1.3   Analysis and Modeling

For a PV technology to be “bankable” it must be predictable so that investors understand how the systems will function in a variety of environments and climates.  The RTCs will provide a unique opportunity to test the ability of selected performance models in three distinct environments.  Since performance models require sets of calibrated coefficients in order to run, it will be important to maintain a separation between calibration and model evaluation (and validation) activities.   A modeling analysis of a system’s performance will be done at regular intervals and will be reported to the partner.  For each interval, the analysis will follow a series of steps:

Fig. 3. Example “Calendar” plot comparing measured PV output power (black) and modeled PV output (red) for a fixed tilt system in Albuquerque. Data are 2-min averages.
Fig. 3. Example “Calendar” plot comparing measured PV output power (black) and modeled PV output (red) for a fixed tilt system in Albuquerque. Data are 2-min averages.
  1. Weather and performance data will need to be filtered to remove outliers and problematic data that cannot be explicitly represented in the model and will be rigorously documented (e.g., operational events, component failures, snow, etc.).
  2. Model will be run to predict quantities of DC and AC power, module temperature, and DC voltage.
  3. Both measured and modeled quantities will be used to calculate energy, energy yield (kWh/kWp), performance ratio (PR), AC efficiency, and power rating.
  4. Comparisons between predicted and measured data will be performed.  This comparison can be done at a number of different levels.

a. Compare power and total energy produced over a given period.

b. Calculate a model residual (modeled quantity – measured quantity) and evaluate whether this “error” exhibits any systematic patterns (e.g., are residual errors correlated with other variables such as irradiance and temperature?).  Such correlations can suggest possible model improvements and/or problems with the PV system or components. Figure 4 demonstrates an example of calculating residuals (2).

The goal is to share what is learned with the public with regard to analyzing the results of each test sequence.  This may be in the form of protocols and procedures, or as reports based on aggregated data.  Where appropriate, the RTCs will use existing standard test protocols.  However, many areas of validation are currently not standardized.  For these areas, the RTCs will write the protocols and update them based on results from the first installations. The RTCs will develop standard data analysis packages based on the technical bankability requirements.  This information will be used to determine modeling uncertainties as well as performance issues, and to support the development of standardized methods for validating performance prediction algorithms.  If the systems are under test for three or more years, the RTCs will have the opportunity to assess and quantify system losses such as soiling, degradation rates, module mismatch, and field failures, which will be tracked in an operations and maintenance database.

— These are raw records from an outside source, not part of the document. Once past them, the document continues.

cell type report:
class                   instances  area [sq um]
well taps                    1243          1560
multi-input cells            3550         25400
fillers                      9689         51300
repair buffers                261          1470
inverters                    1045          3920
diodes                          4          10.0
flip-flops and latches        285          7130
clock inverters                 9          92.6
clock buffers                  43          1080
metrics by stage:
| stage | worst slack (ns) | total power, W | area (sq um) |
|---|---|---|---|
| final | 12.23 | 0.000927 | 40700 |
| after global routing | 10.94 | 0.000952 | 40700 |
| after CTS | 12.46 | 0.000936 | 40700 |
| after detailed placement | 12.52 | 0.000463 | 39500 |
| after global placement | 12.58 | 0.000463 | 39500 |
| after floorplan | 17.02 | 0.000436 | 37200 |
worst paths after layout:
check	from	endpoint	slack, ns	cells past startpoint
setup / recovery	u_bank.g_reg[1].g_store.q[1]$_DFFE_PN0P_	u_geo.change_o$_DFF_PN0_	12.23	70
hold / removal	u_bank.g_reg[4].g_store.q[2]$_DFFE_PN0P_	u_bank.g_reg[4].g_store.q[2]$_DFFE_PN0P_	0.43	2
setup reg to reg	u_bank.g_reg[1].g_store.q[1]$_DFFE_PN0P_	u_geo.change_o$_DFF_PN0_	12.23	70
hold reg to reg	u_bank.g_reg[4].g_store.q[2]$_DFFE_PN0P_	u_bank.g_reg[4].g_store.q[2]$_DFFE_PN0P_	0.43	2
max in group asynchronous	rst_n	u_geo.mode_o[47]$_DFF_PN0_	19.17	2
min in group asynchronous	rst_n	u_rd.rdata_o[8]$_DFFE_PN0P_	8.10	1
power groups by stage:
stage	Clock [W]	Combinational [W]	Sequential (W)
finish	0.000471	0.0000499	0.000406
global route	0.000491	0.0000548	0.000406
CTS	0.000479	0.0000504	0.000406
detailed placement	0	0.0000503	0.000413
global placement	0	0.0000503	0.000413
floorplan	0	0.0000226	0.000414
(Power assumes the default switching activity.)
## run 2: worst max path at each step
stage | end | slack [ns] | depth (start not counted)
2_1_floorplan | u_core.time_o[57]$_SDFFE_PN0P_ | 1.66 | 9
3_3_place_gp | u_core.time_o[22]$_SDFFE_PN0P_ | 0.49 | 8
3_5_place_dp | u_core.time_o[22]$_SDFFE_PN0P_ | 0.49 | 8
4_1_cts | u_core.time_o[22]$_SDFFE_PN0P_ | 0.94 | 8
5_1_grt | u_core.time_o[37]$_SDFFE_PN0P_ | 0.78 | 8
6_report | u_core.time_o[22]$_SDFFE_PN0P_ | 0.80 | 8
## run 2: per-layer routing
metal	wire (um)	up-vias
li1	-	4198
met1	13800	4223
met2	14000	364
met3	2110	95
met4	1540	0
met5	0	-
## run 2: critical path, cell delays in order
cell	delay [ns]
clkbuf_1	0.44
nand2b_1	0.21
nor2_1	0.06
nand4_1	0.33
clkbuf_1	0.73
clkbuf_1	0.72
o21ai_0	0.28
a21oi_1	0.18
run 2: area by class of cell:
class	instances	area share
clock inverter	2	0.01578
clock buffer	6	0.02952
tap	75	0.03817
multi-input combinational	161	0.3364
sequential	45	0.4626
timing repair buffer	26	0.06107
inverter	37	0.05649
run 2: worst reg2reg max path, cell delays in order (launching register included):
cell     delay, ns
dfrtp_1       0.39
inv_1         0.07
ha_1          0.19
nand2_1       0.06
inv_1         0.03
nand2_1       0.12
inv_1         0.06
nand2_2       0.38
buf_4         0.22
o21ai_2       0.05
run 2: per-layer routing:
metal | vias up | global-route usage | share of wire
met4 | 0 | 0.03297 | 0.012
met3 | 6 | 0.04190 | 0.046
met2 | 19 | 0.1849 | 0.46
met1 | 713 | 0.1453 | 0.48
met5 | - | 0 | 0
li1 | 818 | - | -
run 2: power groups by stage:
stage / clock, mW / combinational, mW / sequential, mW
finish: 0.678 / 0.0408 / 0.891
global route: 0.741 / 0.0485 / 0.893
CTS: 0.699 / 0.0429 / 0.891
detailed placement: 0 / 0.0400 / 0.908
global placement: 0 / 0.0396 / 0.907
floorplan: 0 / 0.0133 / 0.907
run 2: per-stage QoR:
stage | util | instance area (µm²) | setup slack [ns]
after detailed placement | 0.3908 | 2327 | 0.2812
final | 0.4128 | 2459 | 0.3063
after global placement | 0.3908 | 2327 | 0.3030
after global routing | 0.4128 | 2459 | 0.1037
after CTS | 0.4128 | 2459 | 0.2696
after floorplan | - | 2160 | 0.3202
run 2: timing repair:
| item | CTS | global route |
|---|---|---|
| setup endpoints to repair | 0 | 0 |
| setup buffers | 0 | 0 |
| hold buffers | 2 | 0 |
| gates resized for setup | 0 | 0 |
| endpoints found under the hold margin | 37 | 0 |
### src/rtl/aser_pkg.sv
package aser_pkg;
  timeunit 1ns;
  timeprecision 1ps;

  typedef enum logic [1:0] {
    FRM_I2S = 2'd0,
    FRM_MSB = 2'd1,
    FRM_LSB = 2'd2
  } frame_e;

  typedef struct packed {
    frame_e frame;
    logic   long_w;
  } fmt_t;

  // Codes: 0/1 I2S, 2/3 MSB-justified, 4/5 LSB-justified; odd = 18-bit.
  function automatic fmt_t decode_fmt(input logic [2:0] code);
    fmt_t f;
    case (code)
      3'd1:    f = '{frame: FRM_I2S, long_w: 1'b1};
      3'd2:    f = '{frame: FRM_MSB, long_w: 1'b0};
      3'd3:    f = '{frame: FRM_MSB, long_w: 1'b1};
      3'd4:    f = '{frame: FRM_LSB, long_w: 1'b0};
      3'd5:    f = '{frame: FRM_LSB, long_w: 1'b1};
      default: f = '{frame: FRM_I2S, long_w: 1'b0};
    endcase
    return f;
  endfunction
endpackage

### src/rtl/aser_edge_det.sv
module aser_edge_det (
  input  logic clk,
  input  logic rst_n,
  input  logic bck,
  input  logic lrck,
  output logic bck_rise,
  output logic lr_rise,
  output logic lr_fall
);
  timeunit 1ns;
  timeprecision 1ps;

  logic bck_q;
  logic lrck_q;

  always_ff @(posedge clk or negedge rst_n) begin
    if (!rst_n) begin
      bck_q  <= 1'b0;
      lrck_q <= 1'b0;
    end else begin
      bck_q  <= bck;
      lrck_q <= lrck;
    end
  end

  assign bck_rise = bck & ~bck_q;
  assign lr_rise  = lrck & ~lrck_q;
  assign lr_fall  = ~lrck & lrck_q;
endmodule

### src/rtl/aser_shifter.sv
module aser_shifter
  import aser_pkg::*;
#(
  parameter int MAX_W = 18,
  parameter int MIN_W = 16
) (
  input  logic             clk,
  input  logic             rst_n,
  input  logic             bck_rise,
  input  logic             lrck_edge,
  input  logic             din,
  input  fmt_t             fmt,
  output logic [MAX_W-1:0] word
);
  timeunit 1ns;
  timeprecision 1ps;

  localparam int CNT_W = $clog2(MAX_W + 2) + 1;
  localparam logic [CNT_W-1:0] CNT_MAX = '1;
  localparam int PAD_W = MAX_W - MIN_W;

  logic [MAX_W-1:0] shreg;
  logic [CNT_W-1:0] cnt;
  logic [CNT_W-1:0] first_idx;
  logic [CNT_W-1:0] wlen;
  logic             take;

  // Position of the MSB in the slot and the word length in bits
  assign first_idx = (fmt.frame == FRM_I2S) ? CNT_W'(1) : CNT_W'(0);
  assign wlen      = fmt.long_w ? CNT_W'(MAX_W) : CNT_W'(MIN_W);

  // LSB-justified keeps the most recent bits; the other framings take a fixed window
  assign take = (fmt.frame == FRM_LSB) ||
                ((cnt >= first_idx) && (cnt < first_idx + wlen));

  always_ff @(posedge clk or negedge rst_n) begin
    if (!rst_n) begin
      shreg <= '0;
      cnt   <= '0;
    end else if (lrck_edge) begin
      cnt <= '0;
    end else if (bck_rise) begin
      if (take) shreg <= {shreg[MAX_W-2:0], din};
      if (cnt != CNT_MAX) cnt <= cnt + CNT_W'(1);
    end
  end

  // Word extraction, MSB-aligned, short words zero-filled below
  generate
    if (PAD_W > 0) begin : g_pad
      assign word = fmt.long_w ? shreg : {shreg[MIN_W-1:0], {PAD_W{1'b0}}};
    end else begin : g_nopad
      assign word = shreg;
    end
  endgenerate

  // the bit count restarts at every word-select transition
  a_r7_count_restart: assert property (@(posedge clk) disable iff (!rst_n)
    lrck_edge |=> (cnt == '0));

  // no shifting happens in the cycle a word-select edge is taken
  a_r3_no_shift_on_edge: assert property (@(posedge clk) disable iff (!rst_n)
    lrck_edge |=> $stable(shreg));
endmodule

### src/rtl/aser_pair_out.sv
module aser_pair_out
  import aser_pkg::*;
#(
  parameter int MAX_W = 18
) (
  input  logic             clk,
  input  logic             rst_n,
  input  logic             lr_rise,
  input  logic             lr_fall,
  input  frame_e           frame,
  input  logic [MAX_W-1:0] word,
  input  logic             out_ready,
  output logic             out_valid,
  output logic [MAX_W-1:0] out_left,
  output logic [MAX_W-1:0] out_right
);
  timeunit 1ns;
  timeprecision 1ps;

  logic [MAX_W-1:0] first_q;

  always_ff @(posedge clk or negedge rst_n) begin
    if (!rst_n) begin
      first_q   <= '0;
      out_valid <= 1'b0;
      out_left  <= '0;
      out_right <= '0;
    end else begin
      if (lr_rise) first_q <= word;
      if (lr_fall) begin
        if (frame == FRM_I2S) begin
          out_left  <= first_q;
          out_right <= word;
        end else begin
          out_right <= first_q;
          out_left  <= word;
        end
        out_valid <= 1'b1;
      end else if (out_ready) begin
        out_valid <= 1'b0;
      end
    end
  end

  // a pending pair holds until accepted
  a_r9_hold_pending: assert property (@(posedge clk) disable iff (!rst_n)
    (out_valid && !out_ready && !lr_fall) |=>
      (out_valid && $stable(out_left) && $stable(out_right)));

  // acceptance empties the output
  a_r9_accept_clears: assert property (@(posedge clk) disable iff (!rst_n)
    (out_valid && out_ready && !lr_fall) |=> !out_valid);

  // valid only rises after a completed frame
  a_r8_valid_after_fall: assert property (@(posedge clk) disable iff (!rst_n)
    $rose(out_valid) |-> $past(lr_fall));

  // a completed frame always leaves a pair presented
  a_r10_overwrite_valid: assert property (@(posedge clk) disable iff (!rst_n)
    lr_fall |=> out_valid);
endmodule

### src/rtl/audio_serial_rx.sv
module audio_serial_rx
  import aser_pkg::*;
#(
  parameter int MAX_W = 18,
  parameter int MIN_W = 16
) (
  input  logic             clk,
  input  logic             rst_n,
  input  logic             bck,
  input  logic             lrck,
  input  logic             din,
  input  logic [2:0]       fmt,
  input  logic             out_ready,
  output logic             out_valid,
  output logic [MAX_W-1:0] out_left,
  output logic [MAX_W-1:0] out_right
);
  timeunit 1ns;
  timeprecision 1ps;

  logic             bck_rise;
  logic             lr_rise;
  logic             lr_fall;
  logic [MAX_W-1:0] word;
  fmt_t             fmt_d;

  assign fmt_d = decode_fmt(fmt);

  aser_edge_det u_edge (
    .clk      (clk),
    .rst_n    (rst_n),
    .bck      (bck),
    .lrck     (lrck),
    .bck_rise (bck_rise),
    .lr_rise  (lr_rise),
    .lr_fall  (lr_fall)
  );

  aser_shifter #(.MAX_W(MAX_W), .MIN_W(MIN_W)) u_shift (
    .clk       (clk),
    .rst_n     (rst_n),
    .bck_rise  (bck_rise),
    .lrck_edge (lr_rise | lr_fall),
    .din       (din),
    .fmt       (fmt_d),
    .word      (word)
  );

  aser_pair_out #(.MAX_W(MAX_W)) u_out (
    .clk       (clk),
    .rst_n     (rst_n),
    .lr_rise   (lr_rise),
    .lr_fall   (lr_fall),
    .frame     (fmt_d.frame),
    .word      (word),
    .out_ready (out_ready),
    .out_valid (out_valid),
    .out_left  (out_left),
    .out_right (out_right)
  );

  // word-select never moves in a bit-clock rising cycle
  a_r1_lr_not_on_bck_rise: assert property (@(posedge clk) disable iff (!rst_n)
    bck_rise |-> !(lr_rise || lr_fall));
endmodule

### config.mk
export PLATFORM = sky130hd
export DESIGN_NAME = audio_serial_rx
export DESIGN_NICKNAME = d
export VERILOG_FILES = /design/src/rtl/aser_pkg.sv /design/src/rtl/aser_edge_det.sv /design/src/rtl/aser_shifter.sv /design/src/rtl/aser_pair_out.sv /design/src/rtl/audio_serial_rx.sv
export SDC_FILE = /design/constraint.sdc
export NUM_CORES = 1
export LEC_CHECK = 0
export ABC_AREA = 1
export BUFFER_PORTS_ARGS = -buffer_cell sky130_fd_sc_hd__buf_2
export CORE_MARGIN = 10
export CORE_UTILIZATION = 60
export CTS_BUF_LIST = sky130_fd_sc_hd__clkbuf_8 sky130_fd_sc_hd__clkbuf_16
export DETAILED_ROUTE_END_ITERATION = 10
export HOLD_SLACK_MARGIN = 0.1
export MAX_ROUTING_LAYER = met4
export PLACE_DENSITY = 0.82
export SETUP_SLACK_MARGIN = 0.4
export SYNTH_ARGS = -nofsm -noshare
export SYNTH_HDL_FRONTEND = slang
export SYNTH_SLANG_ARGS = --single-unit
### constraint.sdc
create_clock -name clk -period 2.8 [get_ports clk]
set_clock_uncertainty 0.05 [all_clocks]
set_input_delay 0.14 -clock clk [delete_from_list [all_inputs] [get_ports clk]]
set_output_delay 0.14 -clock clk [all_outputs]
set_load 0.01 [all_outputs]
==> summary.txt <==
Synth Net Count -> 507
crit path launch type -> input port
H-Tree Depth -> 3
DRT iter0 DRCs -> 202
FF-to-FF End -> u_out.out_right[9]
first-pass GRT wire length -> 15500 um
CTS tree -> built
worst stage delay on the critical path -> 0.53 ns
antenna diode count -> 0
hpwl dp -> 5954 um
worst path cell trace -> dlygate4sd3_1 -> buf_2 -> inv_1 -> ha_2 -> inv_2 -> a21oi_1 -> nand2_1 -> nand2_1
Final GP Congestion -> 0.8916
Critical path origin -> lrck
pin count of the biggest net entering global routing -> 82
setup_tns -> 0 ns
Worst-Skew Late Latency -> 0.35 ns
CTS max path bufs -> 2
Worst-path clk slew -> 0.08 ns
Pleak -> 2.334 nW
Layout Utilization -> 69.97%
RR Startpoint -> u_edge.lrck_q
CP most frequent cell -> nand2_1
FILL cells -> 520
crit path kind -> in2reg
Post-Syn Area -> 0.004066 mm^2
most numerous cell in the Yosys netlist -> nand2_1
hold path depth -> 4
Die H -> 102.3 um
Final period util -> 70.40%
PortBufs -> 45
final critical-path required period -> 1.971 ns
clk sinks -> 81
nets@finish -> 549
IO Count -> 46
synthesized flop and latch total -> 81
FF+latch area -> 0.002027 mm^2
final setup fails -> 0
Power Dens Cells -> 689.6 mW/mm^2
number of buffers created by CTS -> 9
Overall Global Routing Usage -> 18.85%
slowest CP cell -> dlygate4sd3_1
Worst EP required -> 3.04 ns
Max Slew Vio Count -> 0
async set-reset flop share out of synthesis -> 100.0%
Detailed Routing Iterations Pass 1 -> 5
run status -> finished clean
total number of vias -> 3433
top cells by area, synth -> dfrtp_1 (50%), nand2_1 (12%), nand3_1 (10%)
leading area contributor after synthesis -> dfrtp_1
unrepaired setup endpoints after global routing -> false
Gate Count Post-Synth -> 492
post-route ant nets -> 0
Arrival @ worst endpoint -> 2.21 ns
Synth top area share -> 49.85%
initial core utilization -> 62.96%
Core Rows -> 29
multi-input logic area -> 0.001764 mm^2
Hold Startpoint -> fmt[2]
top cells by count, synth -> nand2_1 (128), dfrtp_1 (81), nand3_1 (81), a21oi_1 (40)
die area -> 0.01047 mm^2
Distinct cells, synth -> 27
Slew @ Worst Pin -> 0.9973 ns
fmax -> 0.5073 GHz
Top FF cell, synth -> dfrtp_1
CP top delay family -> buffers and inverters
vias in the first global route -> 3240
Die W -> 102.3 um
Post-CTS Setup Bufs -> 0
Slew headroom -> 33.51%
Via density -> 5.582
R2R setup slack -> 0.93 ns
initial antenna violation count -> 0
total congestion overflow -> 0
crit path buf inv count -> 4
Avg WL per Cell -> 14.57 um
nature of the critical path endpoint -> register
layout cells sized above 1 -> 18.03%
register area share after synthesis -> 49.85%
Avg Synthesized Cell Area -> 8.265 um^2
end point of the worst hold path -> u_out.first_q[2]
DRC Markers -> 0
Root Driver -> clkbuf_8
core area -> 0.006459 mm^2
synth warn -> 0
R2R depth -> 5
layout overhead on the synthesized area -> 11.14%
Max FO, Critical Path -> 53
drt total wl -> 8962 um
Final Hold Fails -> 0
maximum vdd ir drop -> 0.3501 mV
MaxCap Viol Count -> 0
hold crit path type -> in2reg
Post-synth EDFFs -> 0
-- flip-flops by register name, indices dropped and copies added, names as in the netlist --
signal and flops:
u_out.first_q 18, u_out.out_left 18, u_out.out_right 18, u_shift.shreg 18, u_shift.cnt 6, u_edge.bck_q 1
u_edge.lrck_q 1, u_out.out_valid 1
-- cell type report --
class	instances	share of cell area, %
sequential	81	44.85
multi-input combinational	346	39.04
timing repair buffer	55	6.977
inverter	41	3.405
clock buffer	10	3.045
tap	77	2.132
clock inverter	5	0.5537
-- cells in the final DEF (no fill, tap or decap), types with 2 or more instances in the layout --
cell type      synthesis  final
nand3b_1               2      2
xor2_1                 3      3
nand2_4               10     10
dlygate4sd3_1          0      5
inv_1                 38     40
inv_2                  2      2
buf_2                  6     44
nor2_1                38     38
ha_1                   6      5
nand2_1              128    128
clkinv_2               0      2
nand3_1               81     81
o21ai_0                8      8
a21oi_2               16     16
buf_4                  2      6
dfrtp_1               81     81
clkbuf_8               0     10
a31oi_1                8      8
a21oi_1               40     40
-- worst register-to-register path: stages (launching register included) --
cell and delay, ns:
dfrtp_1 0.39, ha_2 0.31, inv_2 0.66, a21oi_1 0.11, nand2_1 0.18, nand2_1 0.06
-- kinds of logic (layout without fill, tap and decap cells) --
group / after synthesis / count (layout) / share of synthesized area (%)
flip-flops: 81 / 81 / 49.85
AO/OA/AOI/OAI: 74 / 74 / 11.38
buffers and inverters: 65 / 111 / 6.831
XOR/XNOR: 3 / 3 / 0.6463
adder cells (fa/ha/maj): 6 / 6 / 1.846
AND/OR/NAND/NOR: 263 / 263 / 29.45
-- worst max path at each step --
stage	to	slack (ns)	cells after the start
2_1_floorplan	u_shift.shreg[13]	0.78	15
3_3_place_gp	u_shift.shreg[1]	0.63	14
3_5_place_dp	u_shift.shreg[5]	0.53	14
4_1_cts	u_out.out_right[16]	0.50	7
5_1_grt	u_shift.shreg[9]	0.69	14
6_report	u_out.out_right[9]	0.83	8
-- routing by layer --
layer  vias to the layer above  global-route usage (%)  wire (um)
li1                       1692                       -          -
met1                      1629                   24.07       4190
met2                       103                   29.58       4217
met3                         9                   2.969        437
met4                         0                   7.267        117
met5                         -                       -          0
-- repair_timing --
item / CTS / global route
hold buffers: 5 / 0
endpoints found under the setup margin: 0 / 16
resized for setup: 0 / 1
hold endpoints to repair: 85 / 0
-- where the power goes --
group          total [W]  switching [W]  internal (W)
sequential       0.00155       0.000166       0.00138
combinational   0.000825       0.000521      0.000304
clock           0.000742       0.000409      0.000332
-- metrics by stage --
step                power (W)  std cells  area (um^2)  hold slack, ns  setup WS, ns
floorplan            0.002112        492         4066         -0.2056        0.7760
global placement     0.002355        595         4304          0.2139        0.6337
detailed placement   0.002392        595         4304          0.2258        0.5302
CTS                  0.003128        615         4517          0.3478        0.5047
global route         0.003308        615         4519          0.3917        0.6878
finish               0.003117        615         4519          0.3446        0.8289
(Power assumes the default switching activity.)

Fig. 4. Residual analysis plot showing the effect of irradiance on the accuracy of the model. The center plot demonstrates this model has a bias based on irradiance.
Fig. 4. Residual analysis plot showing the effect of irradiance on the accuracy of the model. The center plot demonstrates this model has a bias based on irradiance.

1.4   Reliability and Safety

Validating the reliability of a PV system is an important attribute that investors consider.  Product design or manufacturing flaws may not be evident initially.  The RTCs will perform a series of periodic tests and inspections over the deployment period of nominally three years to identify any failures, concerns, or leading indicators of any reliability or safety problems that may occur in the future.  Periodic testing may include: current-voltage curve traces in the field at the string and/or module level; flash testing a subset of modules using a module-scale solar simulator; infrared and electroluminescence imaging; and digital photographs.  In addition, all maintenance events (scheduled and unscheduled) will be logged along with any energy lost due to system downtime.